Aim of the task. Every line of the listing that follows must be written out unchanged.
================================
## rev 12
// cpu
module cpu(clk,reset,s,load,in,out,N,V,Z,w);
  input clk, reset, s, load;
  input [15:0] in;
  output [15:0] out;
  output N, V, Z, w;
  wire [15:0] inst_reg_out;
  Load_enabled_register #(16) instruction_register(clk, load, in, inst_reg_out);
  wire [2:0] nsel, opcode, readnum, writenum;
  wire [1:0] op, ALUop, shift;
  wire [15:0] sximm5, sximm8;
  Inst_dec instruction_decoder(inst_reg_out, nsel, opcode, op, ALUop, sximm5, sximm8, shift, readnum, writenum);
  wire [1:0] vsel;
  wire loada, loadb, asel, bsel, loadc, loads, write; 
  Controller datapath_controller(clk, s, reset, opcode, op, w, loada, loadb, loadc, loads, asel, bsel, vsel, nsel, write);
  datapath DP(.clk(clk),  
                .readnum(readnum), .vsel(vsel), .loada(loada), .loadb(loadb),   
                .shift(shift), .asel(asel), .bsel(bsel), .ALUop(ALUop), .loadc(loadc), .loads(loads), .sximm5(sximm5),  
                .writenum(writenum), .write(write), .sximm8(sximm8), .mdata(16'b0), .PC(8'b0),  
                .status({V, N, Z}), .datapath_out(out)  
              );
endmodule
make LEC_CHECK=0 CAP_MARGIN=40 CELL_PAD_IN_SITES_DETAIL_PLACEMENT=1 CELL_PAD_IN_SITES_GLOBAL_PLACEMENT=2 CORE_MARGIN=8 CORE_UTILIZATION=31 CTS_CLUSTER_DIAMETER=188 HOLD_SLACK_MARGIN=0.24 MIN_ROUTING_LAYER=met2 SLEW_MARGIN=20 finish   # period 10.0 ns
run.sh (not shown) runs the stock make flow with config.mk's settings and CLKGATE_MAP_FILE=.
Rev 12: done, clean on timing, DRC and antenna
### rev 12 -> rev 13
- changing CORE_MARGIN from 8 to 2
- removing CELL_PAD_IN_SITES_GLOBAL_PLACEMENT (formerly 2)
- removing HOLD_SLACK_MARGIN (formerly 0.24)
- changing CAP_MARGIN from 40 to 20
- removing MIN_ROUTING_LAYER (formerly met2)
- removing CELL_PAD_IN_SITES_DETAIL_PLACEMENT (formerly 1)
- changing CORE_UTILIZATION from 31 to 26
- removing CTS_CLUSTER_DIAMETER (formerly 188)
- changing the clock period (ns, I/O delays scaled along) from 10.0 to 5.73
==> results <==
Relative to rev 12, rev 13 improves final routed wirelength across all metal layers.
Rev 13 and rev 12 ended up with roughly the same average cell area after synthesis.
Rev 12 → rev 13: tally of buffers added on design ports did not really move; global-route usage -9.4 points; die area picked up an extra 1800 um2.

---

Starting RTL as in the previous note.
==> flow/config.mk <==
export PLATFORM = sky130hd
export DESIGN_NAME = cpu
export DESIGN_NICKNAME = cpu
export VERILOG_FILES = /design/flow/design.v
export SDC_FILE = /design/flow/constraint.sdc
export NUM_CORES = 4
export LEC_CHECK = 0
export ABC_AREA = 0
export CAP_MARGIN = 20
export CORE_MARGIN = 2
export CORE_UTILIZATION = 68
export CTS_CLUSTER_SIZE = 66
export GPL_TIMING_DRIVEN = 1
export MIN_ROUTING_LAYER = met1
export PLACE_DENSITY_LB_ADDON = 0.07
export SETUP_SLACK_MARGIN = 0.72
export SLEW_MARGIN = 20
==> flow/constraint.sdc <==
create_clock -name core_clock -period 5.42 [get_ports {clk}]
set_input_delay 1.0840 -clock core_clock [delete_from_list [all_inputs] [get_ports {clk}]]
set_output_delay 1.0840 -clock core_clock [all_outputs]
set_load 0.01 [all_outputs]
Change:
ABC_AREA = not set   (was 0)
CORE_UTILIZATION = 40   (was 68)
CTS_CLUSTER_SIZE = not set   (was 66)
GPL_TIMING_DRIVEN = not set   (was 1)
MIN_ROUTING_LAYER = not set   (was met1)
PLACE_DENSITY_LB_ADDON = not set   (was 0.07)
SETUP_SLACK_MARGIN = not set   (was 0.72)
clock period = 5.73 ns   (was 5.42 ns; I/O delays follow)
The changed run finished with timing, DRC and antenna clean.
Via count falls by 5.9%.
Synthesized area stays the same.
Total power is lower by 7.7%.
Core utilization decreases by 31 points.
Wire length decreases by 3.4%.
Sequential share of layout area goes down by 0.64 points.
Cell area is higher by 1.2%.
Count of clock-buffer cells in the layout stays the same.
Critical path depth is unchanged.
Worst setup slack improved by 0.14 ns.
================================
Result of this task.
## rev 12
// cpu
module cpu(clk,reset,s,load,in,out,N,V,Z,w);
  input clk, reset, s, load;
  input [15:0] in;
  output [15:0] out;
  output N, V, Z, w;
  wire [15:0] inst_reg_out;
  Load_enabled_register #(16) instruction_register(clk, load, in, inst_reg_out);
  wire [2:0] nsel, opcode, readnum, writenum;
  wire [1:0] op, ALUop, shift;
  wire [15:0] sximm5, sximm8;
  Inst_dec instruction_decoder(inst_reg_out, nsel, opcode, op, ALUop, sximm5, sximm8, shift, readnum, writenum);
  wire [1:0] vsel;
  wire loada, loadb, asel, bsel, loadc, loads, write; 
  Controller datapath_controller(clk, s, reset, opcode, op, w, loada, loadb, loadc, loads, asel, bsel, vsel, nsel, write);
  datapath DP(.clk(clk),  
                .readnum(readnum), .vsel(vsel), .loada(loada), .loadb(loadb),   
                .shift(shift), .asel(asel), .bsel(bsel), .ALUop(ALUop), .loadc(loadc), .loads(loads), .sximm5(sximm5),  
                .writenum(writenum), .write(write), .sximm8(sximm8), .mdata(16'b0), .PC(8'b0),  
                .status({V, N, Z}), .datapath_out(out)  
              );
endmodule
make LEC_CHECK=0 CAP_MARGIN=40 CELL_PAD_IN_SITES_DETAIL_PLACEMENT=1 CELL_PAD_IN_SITES_GLOBAL_PLACEMENT=2 CORE_MARGIN=8 CORE_UTILIZATION=31 CTS_CLUSTER_DIAMETER=188 HOLD_SLACK_MARGIN=0.24 MIN_ROUTING_LAYER=met2 SLEW_MARGIN=20 finish   # period 10.0 ns
run.sh (not shown) runs the stock make flow with config.mk's settings and CLKGATE_MAP_FILE=.
Rev 12: done, clean on timing, DRC and antenna
### rev 12 -> rev 13
- changing CORE_MARGIN from 8 to 2
- removing CELL_PAD_IN_SITES_GLOBAL_PLACEMENT (formerly 2)
- removing HOLD_SLACK_MARGIN (formerly 0.24)
- changing CAP_MARGIN from 40 to 20
- removing MIN_ROUTING_LAYER (formerly met2)
- removing CELL_PAD_IN_SITES_DETAIL_PLACEMENT (formerly 1)
- changing CORE_UTILIZATION from 31 to 26
- removing CTS_CLUSTER_DIAMETER (formerly 188)
- changing the clock period (ns, I/O delays scaled along) from 10.0 to 5.73
==> results <==
Relative to rev 12, rev 13 improves final routed wirelength across all metal layers.
Rev 13 and rev 12 ended up with roughly the same average cell area after synthesis.
Rev 12 → rev 13: tally of buffers added on design ports did not really move; global-route usage -9.4 points; die area picked up an extra 1800 um2.

---

Starting RTL as in the previous note.
==> flow/config.mk <==
export PLATFORM = sky130hd
export DESIGN_NAME = cpu
export DESIGN_NICKNAME = cpu
export VERILOG_FILES = /design/flow/design.v
export SDC_FILE = /design/flow/constraint.sdc
export NUM_CORES = 4
export LEC_CHECK = 0
export ABC_AREA = 0
export CAP_MARGIN = 20
export CORE_MARGIN = 2
export CORE_UTILIZATION = 68
export CTS_CLUSTER_SIZE = 66
export GPL_TIMING_DRIVEN = 1
export MIN_ROUTING_LAYER = met1
export PLACE_DENSITY_LB_ADDON = 0.07
export SETUP_SLACK_MARGIN = 0.72
export SLEW_MARGIN = 20
==> flow/constraint.sdc <==
create_clock -name core_clock -period 5.42 [get_ports {clk}]
set_input_delay 1.0840 -clock core_clock [delete_from_list [all_inputs] [get_ports {clk}]]
set_output_delay 1.0840 -clock core_clock [all_outputs]
set_load 0.01 [all_outputs]
Change:
ABC_AREA = not set   (was 0)
CORE_UTILIZATION = 40   (was 68)
CTS_CLUSTER_SIZE = not set   (was 66)
GPL_TIMING_DRIVEN = not set   (was 1)
MIN_ROUTING_LAYER = not set   (was met1)
PLACE_DENSITY_LB_ADDON = not set   (was 0.07)
SETUP_SLACK_MARGIN = not set   (was 0.72)
clock period = 5.73 ns   (was 5.42 ns; I/O delays follow)
The changed run finished with timing, DRC and antenna clean.
Via count falls by 5.9%.
Synthesized area stays the same.
Total power is lower by 7.7%.
Core utilization decreases by 31 points.
Wire length decreases by 3.4%.
Sequential share of layout area goes down by 0.64 points.
Cell area is higher by 1.2%.
Count of clock-buffer cells in the layout stays the same.
Critical path depth is unchanged.
Worst setup slack improved by 0.14 ns.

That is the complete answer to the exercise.